Tuesday, February 8, 2011

Fear Mongering and Scare Tactics Connect Social Security, China and the National Debt

Two articles in the current Monitor have me thinking about a connection between our current obsessions with China and the need to cut social security to reduce the national debt and deficit that I hadn’t seen before.

“China’s power shouldn’t be exaggerated. If you pick a global superpower, its still America. Measured in dollar value of output, the US economy is still more than twice the size of China’s. And since the US population is about one-quarter that of China, the typical person in China has a living standard far below US norms.” No doubt, China, India and Brazil are catching up, but we are in no danger of being overtaken soon.

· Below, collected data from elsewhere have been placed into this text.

Source: an optimization exercise on an open RTL-to-GDS flow (aim: small area). Production flows keep margins and buffers that such runs may drop. In this exercise RTL edits were held to simulation tests only and were not proved equivalent to the original. Power and IR drop assume default switching activity.

`flow/design.v`:
```
module bcd7(d, h);
    input [3:0] d;
    output reg [6:0] h;
    always @(*) begin
        case (d)
            4'd0: h = 7'b1000000;
            4'd1: h = 7'b1111001;
            4'd2: h = 7'b0100100;
            4'd3: h = 7'b0110000;
            4'd4: h = 7'b0011001;
            4'd5: h = 7'b0010010;
            4'd6: h = 7'b0000010;
            4'd7: h = 7'b1111000;
            4'd8: h = 7'b0000000;
            4'd9: h = 7'b0011000;
            4'd15: h = 7'b0011000;
            default: h = 7'b0000000;
        endcase
    end
endmodule
module code7(c, h);
    input [4:0] c;
    output reg [6:0] h;
    always @(*) begin
        case (c)
            5'd0: h = 7'b1000000;
            5'd1: h = 7'b1111001;
            5'd2: h = 7'b0100100;
            5'd3: h = 7'b0110000;
            5'd4: h = 7'b0011001;
            5'd5: h = 7'b0010010;
            5'd6: h = 7'b0000010;
            5'd7: h = 7'b1111000;
            5'd8: h = 7'b0000000;
            5'd9: h = 7'b0011000;
            5'd10: h = 7'b0001000;
            5'd11: h = 7'b0000011;
            5'd12: h = 7'b1000110;
            5'd13: h = 7'b0100001;
            5'd14: h = 7'b0000110;
            5'd15: h = 7'b0001110;
            5'd16: h = 7'b0001100;
            5'd17: h = 7'b0001001;
            5'd18: h = 7'b1100011;
            5'd19: h = 7'b1000111;
            5'd20: h = 7'b0101011;
            5'd21: h = 7'b1111111;
            5'd22: h = 7'b0001111;
            5'd23: h = 7'b0010011;
            5'd24: h = 7'b0000000;
            5'd25: h = 7'b0000000;
            5'd26: h = 7'b0000000;
            5'd27: h = 7'b0000010;
            5'd28: h = 7'b0000000;
            5'd29: h = 7'b0000000;
            5'd30: h = 7'b0000000;
            5'd31: h = 7'b0110000;
        endcase
    end
endmodule
module top_module(SW, HEX0, HEX1, HEX2, HEX3, HEX4, HEX5, KEY, MAX10_CLK1_50, reset, SumTotal, ps, Finalmult);
    input [9:0] SW;
    output [6:0] HEX0, HEX1, HEX2, HEX3, HEX4, HEX5;
    input [1:0] KEY;
    input MAX10_CLK1_50;
    input reset;
    output [7:0] Finalmult;
    output [3:0] SumTotal, ps;
    reg [2:0] psopSeln;
    reg operationSel;
    reg key0q, key1q;
    assign ps = {operationSel, psopSeln};
    wire key0f = key0q & ~KEY[0];
    wire key1f = key1q & ~KEY[1];
    always @(posedge MAX10_CLK1_50) begin
        if (reset) begin
            key0q <= 1'b1;
            key1q <= 1'b1;
            psopSeln <= 3'b000;
            operationSel <= 1'b0;
        end else begin
            key0q <= KEY[0];
            key1q <= KEY[1];
            if (key0f) psopSeln <= (psopSeln >= 3'd6) ? 3'd0 : psopSeln + 3'd1;
            if (key1f) operationSel <= ~operationSel;
        end
    end
    wire [3:0] X = SW[3:0];
    wire [3:0] Y = SW[7:4];
    wire sel = operationSel;
    wire [2:0] op = psopSeln;
    wire act = sel & ~op[2];
    wire dig = sel & ~(op[2] & (op[1] | op[0]));
    wire m_s = act & ~op[1];
    wire m_p = act & op[1];
    wire [4:0] s = X + Y + (SW[8] & op[0]);
    wire [4:0] sg = m_s ? s : 5'd0;
    wire [3:0] Yg = m_p ? Y : 4'd0;
    wire [7:0] P = X * Yg;
    assign SumTotal = sg[3:0];
    assign Finalmult = P;
    wire [7:0] R = P | {3'b000, sg};
    wire [3:0] Rl = R % 10;
    wire [4:0] Rh = R / 10;
    wire Xh = X[3] & (X[2] | X[1]);
    wire [3:0] Xl = Xh ? X - 4'd10 : X;
    wire Yh = Y[3] & (Y[2] | Y[1]);
    wire [3:0] Yl = Yh ? Y - 4'd10 : Y;
    reg [3:0] F0, F1, F2, F3;
    always @(*) begin
        case (X)
            4'd1: begin F0 = 1; F1 = 0; F2 = 0; F3 = 0; end
            4'd2: begin F0 = 2; F1 = 0; F2 = 0; F3 = 0; end
            4'd3: begin F0 = 6; F1 = 0; F2 = 0; F3 = 0; end
            4'd4: begin F0 = 4; F1 = 2; F2 = 0; F3 = 0; end
            4'd5: begin F0 = 0; F1 = 2; F2 = 1; F3 = 0; end
            4'd6: begin F0 = 0; F1 = 2; F2 = 7; F3 = 0; end
            4'd7: begin F0 = 0; F1 = 4; F2 = 0; F3 = 0; end
            4'd8: begin F0 = 0; F1 = 2; F2 = 3; F3 = 4; end
            4'd9: begin F0 = 0; F1 = 8; F2 = 8; F3 = 8; end
            default: begin F0 = 0; F1 = 0; F2 = 0; F3 = 0; end
        endcase
    end
    reg [6:0] L0, L1, L2, L3;
    always @(*) begin
        L0 = 7'h7f; L1 = 7'h7f; L2 = 7'h7f; L3 = 7'h7f;
        case (op)
            3'd0: begin L0 = 7'b0000011; L1 = 7'b1100011; L2 = 7'b0010010; end  
            3'd1: begin L0 = 7'b0100001; L1 = 7'b0100001; L2 = 7'b0001000; end  
            3'd2: begin L0 = 7'b1100011; L1 = 7'b1111001; L2 = 7'b0100001; end  
            3'd3: begin L0 = 7'b1000111; L1 = 7'b1100011; L2 = 7'b0101011; L3 = 7'b0101011; end  
            3'd4: begin L0 = 7'b1000110; L1 = 7'b0001000; L2 = 7'b0001110; end  
            default: ;
        endcase
    end
    wire [3:0] d0 = op[2] ? F0 : (op[0] ? Rl : Xl);
    wire [3:0] d2 = op[2] ? F2 : Yl;
    wire [3:0] d3 = op[2] ? F3 : {3'b000, Yh};
    wire [3:0] d4 = op[0] ? Xl : Rl;
    wire [3:0] d1 = op[2] ? F1 : {3'b000, Xh};
    wire [6:0] s0, s1, s2, s3, s4, sRh;
    bcd7 b0 (.d(d0), .h(s0));
    bcd7 b1 (.d(d1), .h(s1));
    bcd7 b2 (.d(d2), .h(s2));
    bcd7 b3 (.d(d3), .h(s3));
    bcd7 b4 (.d(d4), .h(s4));
    code7 cR (.c(Rh), .h(sRh));
    wire [6:0] sXh = {1'b1, Xh, Xh, Xh, 2'b00, Xh};
    assign HEX0 = dig ? s0 : L0;
    assign HEX1 = (act & op[0]) ? sRh : dig ? s1 : L1;
    assign HEX2 = dig ? s2 : L2;
    assign HEX3 = dig ? s3 : L3;
    assign HEX4 = act ? s4 : 7'h7f;
    assign HEX5 = act ? (op[0] ? sXh : sRh) : 7'h7f;
endmodule
```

We still have to do the right things, tho, and can’t rest on our laurels. We need to invest more in the future: better education and retraining of less-skilled workers, find energy alternatives to reduce our dependence on foreign oil, improve infrastructure, health care and support basic research. If we do these things, all of which the President proposed in his State of the Union Speech, we will maintain our place in the world.

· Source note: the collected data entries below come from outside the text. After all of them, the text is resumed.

Context: an optimization exercise on an open-source flow, tuned for small area and a short achievable clock period. The choices shown serve that exercise and are no tape-out recipe.
Only simulation tests tie the RTL to the original design; equivalence was not proved.
Power figures rest on the tool's default switching activity, not on a simulated workload.

--- run.sh ---
#!/bin/bash
# synth_recipe.tcl (not shown) runs the flow's synth.tcl, then flattens the netlist and writes it again
# the make line also repeats each setting of config.mk as NAME=value (left out here)
make -C /OpenROAD-flow-scripts/flow DESIGN_CONFIG=/design/flow/config.mk WORK_HOME=/design/flow/orfs CLKGATE_MAP_FILE= SYNTH_SCRIPT=/design/flow/synth_recipe.tcl finish
--- config.mk ---
export PLATFORM = sky130hd
export DESIGN_NAME = cordic
export DESIGN_NICKNAME = cordic
export VERILOG_FILES = /design/flow/design.v
export SDC_FILE = /design/flow/constraint.sdc
export NUM_CORES = 4
export LEC_CHECK = 0
export CAP_MARGIN = 20
export CORE_MARGIN = 2
export CORE_UTILIZATION = 40
export SLEW_MARGIN = 20
--- constraint.sdc ---
create_clock -name core_clock -period 5.0 [get_ports {clk}]
set_input_delay 1.0000 -clock core_clock [delete_from_list [all_inputs] [get_ports {clk}]]
set_output_delay 1.0000 -clock core_clock [all_outputs]
set_load 0.01 [all_outputs]
Background: an optimization exercise with open tools, aiming at small area. Do not read the settings as production practice.
Function was checked by simulation only, so behaviour that the tests miss may differ from the original.
Power figures rest on the tool's default switching activity, not on a simulated workload.

== job 2124 ==
==> flow/design.v <==
`timescale 1ns / 1ps
module FIFO_shift_reg_beh
#(
    parameter FIFO_width = 32,
    parameter FIFO_depth = 10                    
 )
(
    output reg [FIFO_width - 1 : 0] dataOut,
    output empty, full,
    input readEnable, writeEnable,
    input [FIFO_width - 1 : 0] dataIn,
    input enable, reset, clk
    );
    reg [FIFO_width * FIFO_depth - 1 : 0] slots;     
    reg [5:0] count;
    wire [FIFO_depth : 0] at;
    assign at[0]  = ~count[5] & ~count[0];
    assign at[1]  =  count[0] & ~count[1];
    assign at[2]  =  count[1] & ~count[2];
    assign at[3]  =  count[2] & ~count[3];
    assign at[4]  =  count[3] & ~count[4];
    assign at[5]  =  count[4] & ~count[5];
    assign at[6]  =  count[5] &  count[0];
    assign at[7]  = ~count[0] &  count[1];
    assign at[8]  = ~count[1] &  count[2];
    assign at[9]  = ~count[2] &  count[3];
    assign at[10] = ~count[3] &  count[4];
    assign empty = at[0];
    assign full  = at[FIFO_depth];
    wire doRead  = readEnable & ~empty;
    wire doWrite = writeEnable & ~full & ~doRead;
    integer i;
    wire shift = enable & ~reset & doWrite;
    wire keep  = ~(enable & doWrite);
    wire [FIFO_width * FIFO_depth - 1 : 0] slotIn = {slots[FIFO_width * (FIFO_depth - 1) - 1 : 0], dataIn};
    always @(posedge clk)
        slots <= (slotIn & {FIFO_width * FIFO_depth{shift}}) | (slots & {FIFO_width * FIFO_depth{keep}});
    reg [FIFO_width - 1 : 0] oldest;
    always @(*) begin
        oldest = {FIFO_width{1'b0}};
        for (i = 0; i < FIFO_depth; i = i + 1)
            oldest = oldest | (slots[FIFO_width * i +: FIFO_width] & {FIFO_width{at[i+1]}});
    end
    wire stepCount = enable & ~reset & (doRead | doWrite);
    wire keepCount = ~(enable & (reset | doRead | doWrite));
    wire [5:0] nextCount = doRead ? {~count[0], count[5:1]} : {count[4:0], ~count[5]};
    always @(posedge clk)
        count <= (nextCount & {6{stepCount}}) | (count & {6{keepCount}});
    wire loadOut = enable & (reset | doRead);
    always @(posedge clk)
        dataOut <= (oldest & {FIFO_width{loadOut & ~reset}}) | (dataOut & {FIFO_width{~loadOut}});
endmodule
export LEC_CHECK = 0
export CAP_MARGIN = 20
export CORE_MARGIN = 2
export CORE_UTILIZATION = 65
export PLACE_DENSITY = 0.8
export SLEW_MARGIN = 20
create_clock -name core_clock -period 5.0 [get_ports {clk}]
standard.sh (not shown) runs the stock make flow with config.mk's settings and CLKGATE_MAP_FILE= SYNTH_SCRIPT=/design/flow/synth_recipe.tcl, a recipe that flattens the netlist after the stock synthesis.
==> flow/flow/run.sh <==
#!/bin/bash
# The standard layout, with two changes:
#  - after the standard synthesis, the logic between its registers is replaced by the
#    hand-mapped netlist gen_netlist.py writes (the registers stay as synthesis made them);
#  - every input and output port gets the smallest buffer, sky130_fd_sc_hd__buf_1.
# Each tool's output goes to a log of its own in this folder.
set -euo pipefail
R=orfs/results/${FLOW_PLATFORM}/FIFO_shift_reg_beh/base
export BUFFER_PORTS_ARGS="-buffer_cell sky130_fd_sc_hd__buf_1"
export CTS_ARGS="-sink_clustering_enable -repair_clock_nets -sink_clustering_size 30 -sink_clustering_max_diameter 80 -buf_list sky130_fd_sc_hd__clkbuf_16 -root_buf sky130_fd_sc_hd__clkbuf_8 -tree_buf sky130_fd_sc_hd__clkbuf_8 -sink_clustering_buffer sky130_fd_sc_hd__clkbuf_16 -dont_use_dummy_load"
bash standard.sh synth > synth.log 2>&1
cp $R/1_2_yosys.v standard_1_2_yosys.v
if python3 flow/gen_netlist.py standard_1_2_yosys.v $R/1_2_yosys.v > gen_netlist.log 2>&1; then
  rm -f $R/1_synth.odb $R/1_synth.sdc
fi
bash standard.sh finish > layout.log 2>&1
Other scripts of this flow, unchanged in this note and not shown: flow/flow/gen_netlist.py
What job 5570 does differently from job 2124 at the input level:
Settings: CORE_UTILIZATION changed from 65 to 40; PLACE_DENSITY changed from 0.8 to 0.6; CTS_BUF_LIST newly set to sky130_fd_sc_hd__clkbuf_16; CTS_CLUSTER_DIAMETER newly set to 80; CTS_CLUSTER_SIZE newly set to 30.
-- flow/flow/run.sh --
<<< job 2124, line 10
export CTS_ARGS="-sink_clustering_enable -repair_clock_nets -sink_clustering_size 30 -sink_clustering_max_diameter 80 -buf_list sky130_fd_sc_hd__clkbuf_16 -root_buf sky130_fd_sc_hd__clkbuf_8 -tree_buf sky130_fd_sc_hd__clkbuf_8 -sink_clustering_buffer sky130_fd_sc_hd__clkbuf_16 -dont_use_dummy_load"
>>> job 5570, line 10
The higher clock period minus final worst setup slack of job 5570 and job 2124 is in job 2124.
Comparing die area for job 5570 and job 2124, the smaller number came from job 2124.
Fraction of area in registers: job 5570 < job 2124
Final cycle utilization of the critical path (lower): job 5570
Relative to job 2124, the final RePlAce weighted congestion of job 5570 is lower by 13%.
Reported for job 5570 and job 2124, synthesized cell area turned out identical to the last digit.
Area: job 5570 vs job 2124 -> job 5570 larger
The setup slack of job 5570 is larger than that of job 2124.
Setup changes, job 5570 to job 8353
Settings: GPL_TIMING_DRIVEN now 0, previously not set; CTS_CLUSTER_DIAMETER no longer set, was 80; CORE_UTILIZATION now 65, was 40; CTS_CLUSTER_SIZE no longer set, was 30; CTS_BUF_LIST no longer set, was sky130_fd_sc_hd__clkbuf_16; GPL_ROUTABILITY_DRIVEN now 0, previously not set; PLACE_DENSITY now 0.8, was 0.6.
-- flow/flow/run.sh --
<<< job 5570, line 10
>>> job 8353, line 10
export CTS_ARGS="-sink_clustering_enable -repair_clock_nets -sink_clustering_size 30 -sink_clustering_max_diameter 80 -buf_list sky130_fd_sc_hd__clkbuf_16 -root_buf sky130_fd_sc_hd__clkbuf_8 -tree_buf sky130_fd_sc_hd__clkbuf_8 -sink_clustering_buffer sky130_fd_sc_hd__clkbuf_16 -dont_use_dummy_load"
Findings:
Cmp job 8353 and job 5570 / overall power after layout / lower: job 8353
In the flow results for job 8353 and job 5570, the critical path depth is larger on job 8353.
Ratio of final minimum period to clock period: job 8353 vs job 5570 up 1.8 points
In job 8353 the worst setup slack turned out 0.091 ns lower than in job 5570.
Changes observed in job 8353 relative to job 5570: clock skew level; met2 routed wirelength moved up; share of the core filled with cells moved up; maximum clock frequency moved down.
Inputs modified between job 8353 and job 613:
Settings: removing GPL_ROUTABILITY_DRIVEN (formerly 0); removing GPL_TIMING_DRIVEN (formerly 0).
-- flow/flow/run.sh --
<<< job 8353, line 10
export CTS_ARGS="-sink_clustering_enable -repair_clock_nets -sink_clustering_size 30 -sink_clustering_max_diameter 80 -buf_list sky130_fd_sc_hd__clkbuf_16 -root_buf sky130_fd_sc_hd__clkbuf_8 -tree_buf sky130_fd_sc_hd__clkbuf_8 -sink_clustering_buffer sky130_fd_sc_hd__clkbuf_16 -dont_use_dummy_load"
>>> job 613, line 10
export CTS_ARGS="-sink_clustering_enable -repair_clock_nets -sink_clustering_size 30 -sink_clustering_max_diameter 80 -buf_list sky130_fd_sc_hd__clkbuf_16 -root_buf sky130_fd_sc_hd__clkbuf_4 -tree_buf sky130_fd_sc_hd__clkbuf_4 -sink_clustering_buffer sky130_fd_sc_hd__clkbuf_16 -dont_use_dummy_load"
Results
Compared with job 8353, job 613 shows a lower core utilization.
Job 8353 → job 613: clock group share of total power fell by 0.3 points; final cell count without fillers fell by 20.
diff inputs: job 613 => job 2781
-- flow/flow/run.sh --
<<< job 613, line 10
export CTS_ARGS="-sink_clustering_enable -repair_clock_nets -sink_clustering_size 30 -sink_clustering_max_diameter 80 -buf_list sky130_fd_sc_hd__clkbuf_16 -root_buf sky130_fd_sc_hd__clkbuf_4 -tree_buf sky130_fd_sc_hd__clkbuf_4 -sink_clustering_buffer sky130_fd_sc_hd__clkbuf_16 -dont_use_dummy_load"
>>> job 2781, line 10
export CTS_ARGS="-sink_clustering_enable -repair_clock_nets -sink_clustering_size 30 -sink_clustering_max_diameter 150 -buf_list sky130_fd_sc_hd__clkbuf_16 -dont_use_dummy_load"
## What came out
Final core area utilization is higher on job 2781
The final reports for job 2781 and job 613 show share of the clock period used by the worst path after layout higher in the former.
Job 2781 vs job 613 on transition at the pin with the smallest max-transition slack: job 2781 is the lower one.
[compare] base=job 613 new=job 2781: area added between synthesis and finish went up; worst setup slack dropped 0.056 ns.
Delta (job 2781 minus job 613): total power consumption of the routed design picked up an extra 96 uW; maximum frequency shows a reduction of 5.4 MHz; via count of the first global-routing pass stayed essentially flat.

So, we’re not as bad off as some leaders and politicians would have us believe. Why do they want us to be worried and afraid? What has this got to do with Social Security? Some facts about Social Security first.

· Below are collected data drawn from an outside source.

Context: an optimization exercise on an open-source flow, tuned for small area, a short achievable clock period and few clock cycles. The choices shown serve that exercise and are no tape-out recipe.
RTL that was checked went through simulation tests only; none was proved equivalent to the original.
The RTL of run 1 was laid out without a check of its function.
No activity file was given, so power comes from the tool's default toggle rates.

==> design.v <==
`timescale 1ns/10ps
module  ATCONV(
	input		clk,
	input		reset,
	output	reg	busy,
	input		ready,
	output reg	[11:0]	iaddr,
	input signed [12:0]	idata,
	output	reg 	cwr,
	output reg	[11:0]	caddr_wr,
	output reg 	[12:0] 	cdata_wr,
	output	reg 	crd,
	output reg	[11:0] 	caddr_rd,
	input 	[12:0] 	cdata_rd,
	output reg 	csel
	);
reg        fin;
reg [1:0]  ph;         
reg [5:0]  B;          
reg        ex;         
reg        dup;        
reg [8:0]  D;          
reg [11:0] Ta, Tb;     
reg [12:0] Va, Vb;     
reg [12:0] Xa, Xb;     
reg        colv;       
reg [10:0] pos;        
reg        ov;         
reg [12:0] RD;         
wire ph0 = (ph == 2'd0);
wire ph1 = (ph == 2'd1);
wire ph2 = (ph == 2'd2);
wire ph3 = (ph == 2'd3);
wire [5:0] x  = iaddr[5:0];
wire [5:0] n  = {x[0], x[5:1] ^ {5{x[0]}}};
wire       n0 = (x == 6'd0) & ~ex;
wire [5:0] n1 = n + 6'd1;
wire       wrap = (x == 6'd1) & ~dup;
wire [5:0] xn = (ex | wrap) ? 6'd0 : dup ? x : {n1[4:0] ^ {5{n1[5]}}, n1[5]};
wire       dupn = ex | ((x == 6'd62) & ~dup);
wire       cv = !n0 && !((x == 6'd63) && !dup) && !B[5];
wire [5:0] B_n = B + {5'd0, ex};
wire [3:0] q   = B[4:1];
wire       p   = B[0];
wire [3:0] qn  = B_n[4:1];
wire [5:0] rtopn = (qn == 4'd0) ? 6'd0 : {qn - 4'd1, 1'b1, B_n[0]};
wire [5:0] rbot  = (q == 4'd15) ? 6'd63 : {q + 4'd1, 1'b0, p};
wire [4:0]  pq = pos[10:7];
wire        pp = pos[6];
wire [5:0]  o  = pos[5:0];
wire [10:0] pn = pos + 11'd1;
wire [4:0]  co = o[4:0] ^ {5{o[5]}};
wire [4:0]  cn = pn[4:0] ^ {5{pn[5]}};
wire        pool = pp | o[5];
wire [11:0] tw = {3'd0, D};
wire [11:0] t4 = {1'b0, D, 2'b00};
wire [12:0] vw = {3'b111, ~D, 1'b0};
wire [12:0] v8 = {D, 4'b0000};
wire [11:0] Ta_n = (ph1 ? 12'd3 : Ta) + (ph2 ? t4 : tw);
wire [12:0] Va_n = (ph1 ? ~{1'b0, Ta} : Va) + (ph2 ? v8 : vw);
wire [11:0] Tb_n = (ph2 ? 12'd3 : Tb) + (ph3 ? t4 : tw);
wire [12:0] Vb_n = (ph2 ? ~{1'b0, Tb} : Vb) + (ph3 ? v8 : vw);
wire [12:0] so  = ph0 ? Xa + ~{1'b0, Ta} : Xb + ~{1'b0, Tb};
wire [12:0] l0  = so[12] ? 13'd0 : so;
wire        gt  = RD > cdata_wr;
wire [12:0] mx  = gt ? RD : cdata_wr;
wire [12:0] rr  = (RD[3:0] == 4'd0) ? RD : {RD[12:4] + 9'd1, 4'd0};
wire [12:0] rc  = (cdata_wr[3:0] == 4'd0) ? cdata_wr : {cdata_wr[12:4] + 9'd1, 4'd0};
wire [12:0] mr  = gt ? rr : rc;
wire [12:0] mg  = (pp & o[5]) ? mr : mx;
always @(posedge clk) begin
	D  <= idata[12:4];
	RD <= cdata_rd;
	if (!ph0) Ta <= Ta_n;
	Va <= Va_n;
	if (!ph1) begin
		Tb <= Tb_n;
		Vb <= Vb_n;
	end
	if (ph0) Xa <= Va;
	if (ph2) Xb <= Vb;
	if (reset) begin
		busy <= 1'b0;
		fin <= 1'b0;
		ph <= 2'd0;
		B <= 6'd0;
		ex <= 1'b0;
		dup <= 1'b1;
		iaddr <= 12'd0;
		colv <= 1'b0;
		ov <= 1'b0;
		pos <= 11'h7ff;
		cwr <= 1'b0;
		crd <= 1'b0;
		csel <= 1'b0;
	end else if (!fin) begin
		if (ready) busy <= 1'b1;
		ph <= ph + 2'd1;
		case (ph)
		2'd0: begin
			iaddr[11:6] <= {q, 1'b0, p};
			ov <= colv;
			if (colv) begin
				cdata_wr <= l0;
				pos <= pn;
			end
			cwr <= colv;
			csel <= 1'b0;
			caddr_wr <= {pn[10:7], 1'b0, pn[6], cn, pn[5]};
			crd <= colv & ~pn[6] & pn[5];
			caddr_rd <= {pn[10:7], 1'b1, pn[6], cn, 1'b0};
			if (B[5] && n0 && !dup) begin
				busy <= 1'b0;
				fin <= 1'b1;
				cwr <= 1'b0;
				crd <= 1'b0;
			end
		end
		2'd1: begin
			iaddr[11:6] <= {q, 1'b1, p};
			if (ov & pool) cdata_wr <= mg;
			cwr <= ov & pool;
			csel <= 1'b1;
			caddr_wr <= {2'b00, pq, 1'b0, co};
			crd <= ov & pp;
			caddr_rd <= {2'b00, pq, 1'b1, co};
		end
		2'd2: begin
			colv <= cv;
			iaddr[11:6] <= rbot;
			if (ov) cdata_wr <= l0;
			cwr <= ov;
			csel <= 1'b0;
			caddr_wr <= {pq, 1'b1, pp, co, o[5]};
			crd <= cv & ~pn[6] & pn[5];
			caddr_rd <= {pn[10:7], 1'b0, pn[6], cn, 1'b0};
		end
		default: begin
			iaddr <= {rtopn, xn};
			ex <= wrap;
			dup <= dupn;
			B <= B_n;
			if (ov & pool) cdata_wr <= mg;
			cwr <= ov & pool;
			csel <= 1'b1;
			caddr_wr <= {2'b00, pq, 1'b1, co};
			crd <= cv & pn[6];
			caddr_rd <= {2'b00, pn[10:7], 1'b0, cn};
		end
		endcase
	end
end
endmodule
==> run.sh <==
#!/bin/bash
# synth_recipe.tcl (not shown) runs the flow's synth.tcl, then flattens the netlist and writes it again
# the make line also repeats each setting of config.mk as NAME=value (left out here)
make -C /OpenROAD-flow-scripts/flow DESIGN_CONFIG=/design/flow/config.mk WORK_HOME=/design/flow/orfs CLKGATE_MAP_FILE= SYNTH_SCRIPT=/design/flow/synth_recipe.tcl finish
==> config.mk <==
export PLATFORM = sky130hd
export DESIGN_NAME = ATCONV
export DESIGN_NICKNAME = ATCONV
export VERILOG_FILES = /design/flow/design.v
export SDC_FILE = /design/flow/constraint.sdc
export NUM_CORES = 4
export LEC_CHECK = 0
export ABC_CLOCK_PERIOD_IN_PS = 2500
export CAP_MARGIN = 20
export CORE_MARGIN = 2
export CORE_UTILIZATION = 40
export SETUP_SLACK_MARGIN = 5
export SLEW_MARGIN = 20
==> constraint.sdc <==
create_clock -name core_clock -period 8.0 [get_ports {clk}]
set_input_delay 1.6000 -clock core_clock [delete_from_list [all_inputs] [get_ports {clk}]]
set_output_delay 1.6000 -clock core_clock [all_outputs]
set_load 0.01 [all_outputs]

It “remains the nation’s most effective antipoverty program. Without it, official poverty rates would rise from an already embarrassing [embarrassing for liberals and compassionate conservatives but a criminal shame for coddling the lazy for tea party and extreme right Republicans] 14.3%, to a horrendous 23.7%. Social Security administrative costs are about a tenth that of private insurance companies.

Benefits are low compared with other advanced countries with the US ranking 26th out of 30 among advanced countries. An average worker earning $43,000 in 2010 dollars will find that Social Security will replace only 37% of her income when she retires.” Yes there could be a shortfall in 2037, but “the best remedy, economists agree, would be a thriving economy that would automatically boost payroll taxes and, if needed, Social Security taxes could be boosted a bit.”

So who benefits from using China to scare us into cutting and even eliminating Social Security?